For small college towns, a closed school leaves a hole in the local economy, and often, a large vacant property. And some college towns are finding it difficult to fill those economic holes — and those abandoned campuses.
On a recent sunny morning, Alan Weissman stood in the ballroom of a vacant mansion in Bennington, Vermont. The room has high ceilings and windows that look out over the rolling peaks of the southern Green Mountains. Weissman has a vision for this space.
“This is going to be the dining room,” he explained. “So there’s an area that used to be the kitchen. We’re going to reconstitute it as a kitchen because this was actually used as a college.”
Specifically, Southern Vermont College (SVC), a small, liberal arts school that called this former estate on a hill home for about 40 years until it closed in 2019. Now, Weissman and his firm want to turn the entire campus into a luxury resort.
“Down [in] what used to be the cafeteria down the hill, we’re going to make that a casual dining room,” he said. “And [in] the gym, we’re going to create an event space … and make it look more like a barn and less like a gym.”
Weissman has never re-developed a college campus before, but he said this one is unique.
“I think it’d be much more difficult if this was purposely built as a college, with cinderblock dorms and that kind of thing. But it wasn’t. This was built as a luxury estate,” he said.
Before it was a college, the former SVC campus was the summer residence of early 20th century industrialist Edward Hamlin Everett. With impressive stonework and intricate fixtures, the mansion is on the National Register of Historic Places.
Weissman’s idea isn’t the first one that’s been pitched for historic property since SVC vacated it. First, there was a prep school, then a summer camp, then the local hospital system, which used it for mass COVID testing and vaccinations and still owns it.
But if Weissman manages to close his deal and build an upscale resort, that may be the answer for Bennington’s empty campus, said Town Manager Stuart Hurd.
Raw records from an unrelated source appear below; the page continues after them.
==> src/rtl/axis_pkt_mux.sv <==
// axis_pkt_mux: packet-locked N:1 AXI-Stream multiplexer with a one-beat output register.
// Define AXIS_PKT_MUX_ROUND_ROBIN_EN for round-robin arbitration; otherwise lowest index wins.
module axis_pkt_mux #(
  parameter int  DATA_WIDTH  = 8,
  parameter int  NUM_STREAMS = 2,
  localparam int ID_WIDTH    = $clog2(NUM_STREAMS)
) (
  input  logic                              aclk,
  input  logic                              aresetn,
  input  logic [NUM_STREAMS*DATA_WIDTH-1:0] s_tdata,
  input  logic [NUM_STREAMS-1:0]            s_tvalid,
  input  logic [NUM_STREAMS-1:0]            s_tlast,
  output logic [NUM_STREAMS-1:0]            s_tready,
  output logic [DATA_WIDTH-1:0]             m_tdata,
  output logic                              m_tvalid,
  output logic                              m_tlast,
  output logic [ID_WIDTH-1:0]               m_tid,
  input  logic                              m_tready
);

  typedef enum logic {IDLE, BUSY} state_t;

  state_t                state_reg, state_next;
  logic [ID_WIDTH-1:0]   grant_reg, grant_next;
  logic [ID_WIDTH-1:0]   sel;
  logic                  out_free;
  logic                  accept;
  logic                  accept_last;
  logic [DATA_WIDTH-1:0] tdata_reg;
  logic                  tvalid_reg;
  logic                  tlast_reg;
  logic [ID_WIDTH-1:0]   tid_reg;
  logic [DATA_WIDTH-1:0] s_words [NUM_STREAMS];

  // The output register can take a new beat when empty or draining this cycle.
  assign out_free    = !tvalid_reg || m_tready;
  assign accept      = |(s_tvalid & s_tready);
  assign accept_last = accept && s_tlast[grant_reg];

  generate
    for (genvar gi = 0; gi < NUM_STREAMS; gi++) begin : g_stream
      assign s_words[gi]  = s_tdata[gi*DATA_WIDTH +: DATA_WIDTH];
      assign s_tready[gi] = (state_reg == BUSY) && (grant_reg == ID_WIDTH'(gi)) && out_free;
    end
  endgenerate

`ifdef AXIS_PKT_MUX_ROUND_ROBIN_EN
  logic [ID_WIDTH-1:0] ptr_reg, ptr_next;

  // First requester at or after the pointer, wrapping around.
  always_comb begin : arb_rr
    int   idx;
    logic found;
    sel   = ptr_reg;
    found = 1'b0;
    idx   = 0;
    for (int k = 0; k < NUM_STREAMS; k++) begin
      idx = int'(ptr_reg) + k;
      if (idx >= NUM_STREAMS) idx = idx - NUM_STREAMS;
      if (!found && s_tvalid[ID_WIDTH'(idx)]) begin
        found = 1'b1;
        sel   = ID_WIDTH'(idx);
      end
    end
  end

  always_comb begin
    ptr_next = ptr_reg;
    if (accept_last) begin
      ptr_next = (grant_reg == ID_WIDTH'(NUM_STREAMS-1)) ? '0 : grant_reg + ID_WIDTH'(1);
    end
  end

  always_ff @(posedge aclk or negedge aresetn) begin
    if (!aresetn) ptr_reg <= '0;
    else          ptr_reg <= ptr_next;
  end
`else
  always_comb begin : arb_fixed
    sel = '0;
    for (int i = NUM_STREAMS-1; i >= 0; i--) begin
      if (s_tvalid[ID_WIDTH'(i)]) sel = ID_WIDTH'(i);
    end
  end
`endif

  always_comb begin
    state_next = state_reg;
    grant_next = grant_reg;
    case (state_reg)
      IDLE: begin
        if (|s_tvalid) begin
          state_next = BUSY;
          grant_next = sel;
        end
      end
      BUSY: begin
        // Grant stays locked until the tlast beat is taken.
        if (accept_last) state_next = IDLE;
      end
      default: state_next = IDLE;
    endcase
  end

  always_ff @(posedge aclk or negedge aresetn) begin
    if (!aresetn) begin
      state_reg <= IDLE;
      grant_reg <= '0;
    end else begin
      state_reg <= state_next;
      grant_reg <= grant_next;
    end
  end

  always_ff @(posedge aclk or negedge aresetn) begin
    if (!aresetn) begin
      tdata_reg  <= '0;
      tvalid_reg <= 1'b0;
      tlast_reg  <= 1'b0;
      tid_reg    <= '0;
    end else if (accept) begin
      tdata_reg  <= s_words[grant_reg];
      tlast_reg  <= s_tlast[grant_reg];
      tid_reg    <= grant_reg;
      tvalid_reg <= 1'b1;
    end else if (m_tready) begin
      tvalid_reg <= 1'b0;
    end
  end

  assign m_tdata  = tdata_reg;
  assign m_tvalid = tvalid_reg;
  assign m_tlast  = tlast_reg;
  assign m_tid    = tid_reg;

endmodule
“They’re renovating everything on the site, and putting it into productive use,” Hurd said. “From my perspective, you can’t ask for more than that.”
Hurd said Weissman’s resort could help fill the economic void left when SVC closed. For decades, the school attracted people from outside Vermont, and they stuck around. Alums became cops, nurses and government employees. They started businesses, and frequented others, like the Elm Street Market, just down the hill from campus.
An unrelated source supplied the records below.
### config.mk
export PLATFORM = sky130hd
export DESIGN_NAME = mem_read_sched_flat
export DESIGN_NICKNAME = d
export VERILOG_FILES = /design/src/rtl/mem_stream_pkg.sv /design/src/rtl/mem_read_sched_if.sv /design/src/rtl/mem_read_sched_nonempty_next.sv /design/src/rtl/mem_read_sched.sv /design/src/flat_wrapper.sv
export SDC_FILE = /design/constraint.sdc
export NUM_CORES = 1
export LEC_CHECK = 0
export CORE_UTILIZATION = 31
export CTS_CLUSTER_SIZE = 40
export DETAILED_ROUTE_END_ITERATION = 16
export GPL_TIMING_DRIVEN = 0
export PLACE_DENSITY = 0.55
export SYNTH_ARGS = -nofsm -noshare
export SYNTH_HDL_FRONTEND = slang
export SYNTH_SLANG_ARGS = --single-unit
### constraint.sdc
create_clock -name clk -period 4.2 [get_ports clk]
set_input_delay 0.84 -clock clk [delete_from_list [all_inputs] [get_ports clk]]
set_output_delay 0.84 -clock clk [all_outputs]
set_load 0.005 [all_outputs]
### src/rtl/mem_stream_pkg.sv
// Shared definitions for the memory output stream: port geometry, mux select
// codes and the read-scheduler state/tag types.
package mem_stream_pkg;
  localparam int NPORT     = 12;
  localparam int NBITS_ENT = 6;
  localparam int PTR_W     = 4;

  localparam logic [3:0] SEL_IDLE = 4'b0000;
  localparam logic [3:0] SEL_HDR  = 4'b1111;

  typedef enum logic [1:0] {IDLE, HEADER, READ} state_t;

  typedef struct packed {
    logic [3:0] sel;
    logic [2:0] bx;
  } tag_t;

  // The mux reserves 1010 and 1110, so ports 9..11 step over 1010.
  function automatic logic [3:0] port_to_sel(input logic [PTR_W-1:0] p);
    if (p < 4'd9)       return p + 4'd1;
    else if (p < 4'd12) return p + 4'd2;
    else                return SEL_IDLE;
  endfunction
endpackage

### src/rtl/mem_read_sched_if.sv
// Control/stream bundle between the BX sequencer, the scheduler and the mux.
interface mem_read_sched_if;
  import mem_stream_pkg::*;

  logic                          start;
  logic [2:0]                    bx_in;
  logic [NPORT*NBITS_ENT-1:0]    nent;
  logic [NPORT-1:0]              rd_en;
  logic [NBITS_ENT-1:0]          rd_addr;
  logic [2:0]                    rd_bx;
  logic [3:0]                    sel;
  logic [2:0]                    bx_out;
  logic                          busy;
  logic                          trunc;

  modport master (
    output start, bx_in, nent,
    input  rd_en, rd_addr, rd_bx, sel, bx_out, busy, trunc
  );

  modport slave (
    input  start, bx_in, nent,
    output rd_en, rd_addr, rd_bx, sel, bx_out, busy, trunc
  );
endinterface

### src/rtl/mem_read_sched_nonempty_next.sv
// Finds the lowest non-empty port strictly above cur, or from port 0 when
// first is set; none flags that no such port exists.
module nonempty_next
  import mem_stream_pkg::*;
(
  input  logic [NPORT-1:0] mask,
  input  logic [PTR_W-1:0] cur,
  input  logic             first,
  output logic [PTR_W-1:0] idx,
  output logic             none
);
  always_comb begin
    idx  = '0;
    none = 1'b1;
    // Descending scan so the lowest qualifying port wins.
    for (int i = NPORT - 1; i >= 0; i--) begin
      if (mask[i] && (first || i > int'(cur))) begin
        idx  = PTR_W'(i);
        none = 1'b0;
      end
    end
  end
endmodule

### src/rtl/mem_read_sched.sv
// Per-BX read scheduler: one header slot, then one read per clock over the
// non-empty ports, with the mux select delayed to line up with read data.
module mem_read_sched
  import mem_stream_pkg::*;
#(
  parameter int RD_LAT    = 1,
  parameter int MAX_SLOTS = 100
) (
  input logic             clk,
  input logic             reset_n,
  mem_read_sched_if.slave bus
);
  localparam int CNT_W = $clog2(MAX_SLOTS + 1);

  state_t                          state;
  logic [NPORT-1:0][NBITS_ENT-1:0] nent_in, nent_q;
  logic [NPORT-1:0]                mask_in, mask_q;
  logic [PTR_W-1:0]                ptr;
  logic [NPORT-1:0]                rd_en_q;
  logic [NBITS_ENT-1:0]            addr_q;
  logic [2:0]                      rd_bx_q;
  logic [CNT_W-1:0]                slots;
  logic                            busy_q, trunc_q;
  tag_t                            iss;
  tag_t [RD_LAT-1:0]               pipe;

  assign nent_in = bus.nent;
  for (genvar p = 0; p < NPORT; p++) begin : g_mask
    assign mask_in[p] = |nent_in[p];
  end

  logic             nx_first, nx_none;
  logic [PTR_W-1:0] nx_idx;
  assign nx_first = (state == HEADER);

  nonempty_next u_next (
    .mask  (mask_q),
    .cur   (ptr),
    .first (nx_first),
    .idx   (nx_idx),
    .none  (nx_none)
  );

  logic                 port_done, go, cut;
  logic [PTR_W-1:0]     go_p;
  logic [NBITS_ENT-1:0] go_a;
  assign port_done = (addr_q == nent_q[ptr] - NBITS_ENT'(1));

  always_comb begin
    go   = 1'b0;
    go_p = ptr;
    go_a = addr_q + NBITS_ENT'(1);
    if (state == HEADER || (state == READ && port_done)) begin
      go   = !nx_none;
      go_p = nx_idx;
      go_a = '0;
    end else if (state == READ) begin
      go = 1'b1;
    end
  end
  // Only a slot that would actually be issued can exhaust the budget.
  assign cut = go && (slots == CNT_W'(MAX_SLOTS));

  always_ff @(posedge clk or negedge reset_n) begin
    if (!reset_n) begin
      state   <= IDLE;
      nent_q  <= '0;
      mask_q  <= '0;
      ptr     <= '0;
      rd_en_q <= '0;
      addr_q  <= '0;
      rd_bx_q <= '0;
      slots   <= '0;
      busy_q  <= 1'b0;
      trunc_q <= 1'b0;
      iss     <= '0;
      pipe    <= '0;
    end else begin
      pipe[0] <= iss;
      for (int i = 1; i < RD_LAT; i++) pipe[i] <= pipe[i-1];
      trunc_q <= 1'b0;
      if (bus.start) begin
        // A start mid-burst abandons whatever the old BX had left.
        trunc_q <= (state != IDLE);
        state   <= HEADER;
        nent_q  <= nent_in;
        mask_q  <= mask_in;
        rd_bx_q <= bus.bx_in - 3'd1;
        iss     <= '{sel: SEL_HDR, bx: bus.bx_in - 3'd1};
        rd_en_q <= '0;
        addr_q  <= '0;
        slots   <= CNT_W'(1);
        busy_q  <= 1'b1;
      end else if (go && !cut) begin
        state   <= READ;
        ptr     <= go_p;
        addr_q  <= go_a;
        rd_en_q <= NPORT'(1) << go_p;
        iss     <= '{sel: port_to_sel(go_p), bx: rd_bx_q};
        slots   <= slots + CNT_W'(1);
        busy_q  <= 1'b1;
      end else begin
        state   <= IDLE;
        rd_en_q <= '0;
        addr_q  <= '0;
        iss     <= '0;
        busy_q  <= 1'b0;
        trunc_q <= cut;
      end
    end
  end

  assign bus.rd_en   = rd_en_q;
  assign bus.rd_addr = addr_q;
  assign bus.rd_bx   = rd_bx_q;
  assign bus.sel     = pipe[RD_LAT-1].sel;
  assign bus.bx_out  = pipe[RD_LAT-1].bx;
  assign bus.busy    = busy_q;
  assign bus.trunc   = trunc_q;
endmodule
“The college was not only a big source of business, but a source of employees,” said owner Ted Cutsumpas, sitting at a picnic table in the yard behind his store. SVC students worked the deli counter for years, he said. But the closure wasn’t just an economic blow.
“It was probably more emotional. We were very attached,” he said. “We did a lot of catering, we were always up there, we went to their sporting events. So it was a loss.”
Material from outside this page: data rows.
## src/rtl/alu_muldiv_sequencer.sv

```systemverilog
// Iterative shift-add multiplier / restoring divider that owns the HI/LO registers.
// Optional signed operation is enabled with the MULDIV_SIGNED_EN macro (adds is_signed).
module alu_muldiv_sequencer #(
  parameter int unsigned WIDTH = 32
) (
  input  logic             clk,
  input  logic             reset,
  input  logic             start,
  input  logic [1:0]       op,
  input  logic [WIDTH-1:0] A,
  input  logic [WIDTH-1:0] B,
`ifdef MULDIV_SIGNED_EN
  input  logic             is_signed,
`endif
  output logic             busy,
  output logic             done,
  output logic [WIDTH-1:0] HI,
  output logic [WIDTH-1:0] LO,
  output logic             div_by_zero
);

  localparam int unsigned CntW = (WIDTH > 1) ? $clog2(WIDTH) : 1;

  typedef enum logic [1:0] {StIdle, StMul, StDiv, StDone} state_e;

  state_e            state_q, state_d;
  logic [WIDTH-1:0]  hi_q, hi_d, lo_q, lo_d;
  logic              dbz_q, dbz_d;
  logic [CntW-1:0]   cnt_q, cnt_d;
  // acc holds the product high half or the partial remainder; mpr holds the
  // multiplier/low product or dividend/quotient; mcd holds multiplicand or divisor.
  logic [WIDTH-1:0]  acc_q, acc_d, mpr_q, mpr_d, mcd_q, mcd_d;
  logic              nres_q, nres_d, nrem_q, nrem_d;

  logic              sgn, neg_a, neg_b, last;
  logic [WIDTH-1:0]  mag_a, mag_b;
  logic [WIDTH:0]    mul_sum;
  logic [2*WIDTH-1:0] prod_n;
  logic [WIDTH:0]    rem_sh;
  logic [WIDTH+1:0]  trial;
  logic              trial_neg;
  logic [WIDTH-1:0]  rem_n, quot_n;

`ifdef MULDIV_SIGNED_EN
  assign sgn = is_signed;
`else
  assign sgn = 1'b0;
`endif

  assign neg_a = sgn & A[WIDTH-1];
  assign neg_b = sgn & B[WIDTH-1];
  assign mag_a = neg_a ? -A : A;
  assign mag_b = neg_b ? -B : B;
  assign last  = (cnt_q == CntW'(WIDTH - 1));

  // Multiply step: add then shift {carry, acc, multiplier} right by one.
  assign mul_sum = {1'b0, acc_q} + (mpr_q[0] ? {1'b0, mcd_q} : '0);
  assign prod_n  = {mul_sum, mpr_q[WIDTH-1:1]};

  // Divide step: shift {rem, quot} left, trial subtract with an extra sign bit.
  assign rem_sh    = {acc_q, mpr_q[WIDTH-1]};
  assign trial     = {1'b0, rem_sh} - {2'b00, mcd_q};
  assign trial_neg = trial[WIDTH+1];
  assign rem_n     = trial_neg ? rem_sh[WIDTH-1:0] : trial[WIDTH-1:0];
  assign quot_n    = {mpr_q[WIDTH-2:0], ~trial_neg};

  always_comb begin
    state_d = state_q;
    hi_d    = hi_q;
    lo_d    = lo_q;
    dbz_d   = dbz_q;
    cnt_d   = cnt_q;
    acc_d   = acc_q;
    mpr_d   = mpr_q;
    mcd_d   = mcd_q;
    nres_d  = nres_q;
    nrem_d  = nrem_q;
    unique case (state_q)
      StIdle: begin
        if (start) begin
          unique case (op)
            2'b00: begin
              mcd_d   = mag_a;
              mpr_d   = mag_b;
              acc_d   = '0;
              cnt_d   = '0;
              dbz_d   = 1'b0;
              nres_d  = neg_a ^ neg_b;
              nrem_d  = 1'b0;
              state_d = StMul;
            end
            2'b01: begin
              if (B == '0) begin
                hi_d    = A;
                lo_d    = '1;
                dbz_d   = 1'b1;
                state_d = StDone;
              end else begin
                mcd_d   = mag_b;
                mpr_d   = mag_a;
                acc_d   = '0;
                cnt_d   = '0;
                dbz_d   = 1'b0;
                nres_d  = neg_a ^ neg_b;
                nrem_d  = neg_a;
                state_d = StDiv;
              end
            end
            2'b10: hi_d = A;
            2'b11: lo_d = A;
          endcase
        end
      end
      StMul: begin
        acc_d = prod_n[2*WIDTH-1:WIDTH];
        mpr_d = prod_n[WIDTH-1:0];
        cnt_d = cnt_q + 1'b1;
        if (last) begin
          {hi_d, lo_d} = nres_q ? -prod_n : prod_n;
          state_d      = StDone;
        end
      end
      StDiv: begin
        acc_d = rem_n;
        mpr_d = quot_n;
        cnt_d = cnt_q + 1'b1;
        if (last) begin
          hi_d    = nrem_q ? -rem_n : rem_n;
          lo_d    = nres_q ? -quot_n : quot_n;
          state_d = StDone;
        end
      end
      StDone: state_d = StIdle;
    endcase
  end

  always_ff @(posedge clk) begin
    if (reset) begin
      state_q <= StIdle;
      hi_q    <= '0;
      lo_q    <= '0;
      dbz_q   <= 1'b0;
      cnt_q   <= '0;
      acc_q   <= '0;
      mpr_q   <= '0;
      mcd_q   <= '0;
      nres_q  <= 1'b0;
      nrem_q  <= 1'b0;
    end else begin
      state_q <= state_d;
      hi_q    <= hi_d;
      lo_q    <= lo_d;
      dbz_q   <= dbz_d;
      cnt_q   <= cnt_d;
      acc_q   <= acc_d;
      mpr_q   <= mpr_d;
      mcd_q   <= mcd_d;
      nres_q  <= nres_d;
      nrem_q  <= nrem_d;
    end
  end

  assign busy        = (state_q == StMul) || (state_q == StDiv);
  assign done        = (state_q == StDone);
  assign HI          = hi_q;
  assign LO          = lo_q;
  assign div_by_zero = dbz_q;

endmodule

```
But one’s community’s loss can look pretty attractive to another.
“There’s a sense in the real estate community that there is a huge market opportunity,” said Brad Noyes, a vice president at Brailsford and Dunlavey, a consultant group that works with higher ed institutions that downsize. Noyes said in reality, former campuses are — at best — complex real estate opportunities.
“It becomes very challenging if you cannot find a partner, or a new institution, or a real estate development partner, that really can take advantage of the full value of that campus,” he explained.
What makes that process especially hard is the fact that there’s a lot of space to fill on an empty campus, according to Jane Kolodinsky, a professor of community development and applied economics at the University of Vermont.
“Someone has to have vision,” she said. “They have to have enough resources to think into the future about … what will happen when this property is redeveloped, and how complicated are the pieces to put together?”
It’s pretty complicated, if the four Vermont campuses that have closed since 2019 are any indication.
A former “Apprentice” contestant bought one for $4.5 million with a plan to create a “work college” that has yet to materialize. A former Obama administration official bought another one, got into a beef with a crypto executive, pleaded guilty to wire fraud, and sold off the property for almost $3 million. The third campus was proposed as a senior housing facility, but was later purchased by a waste management company.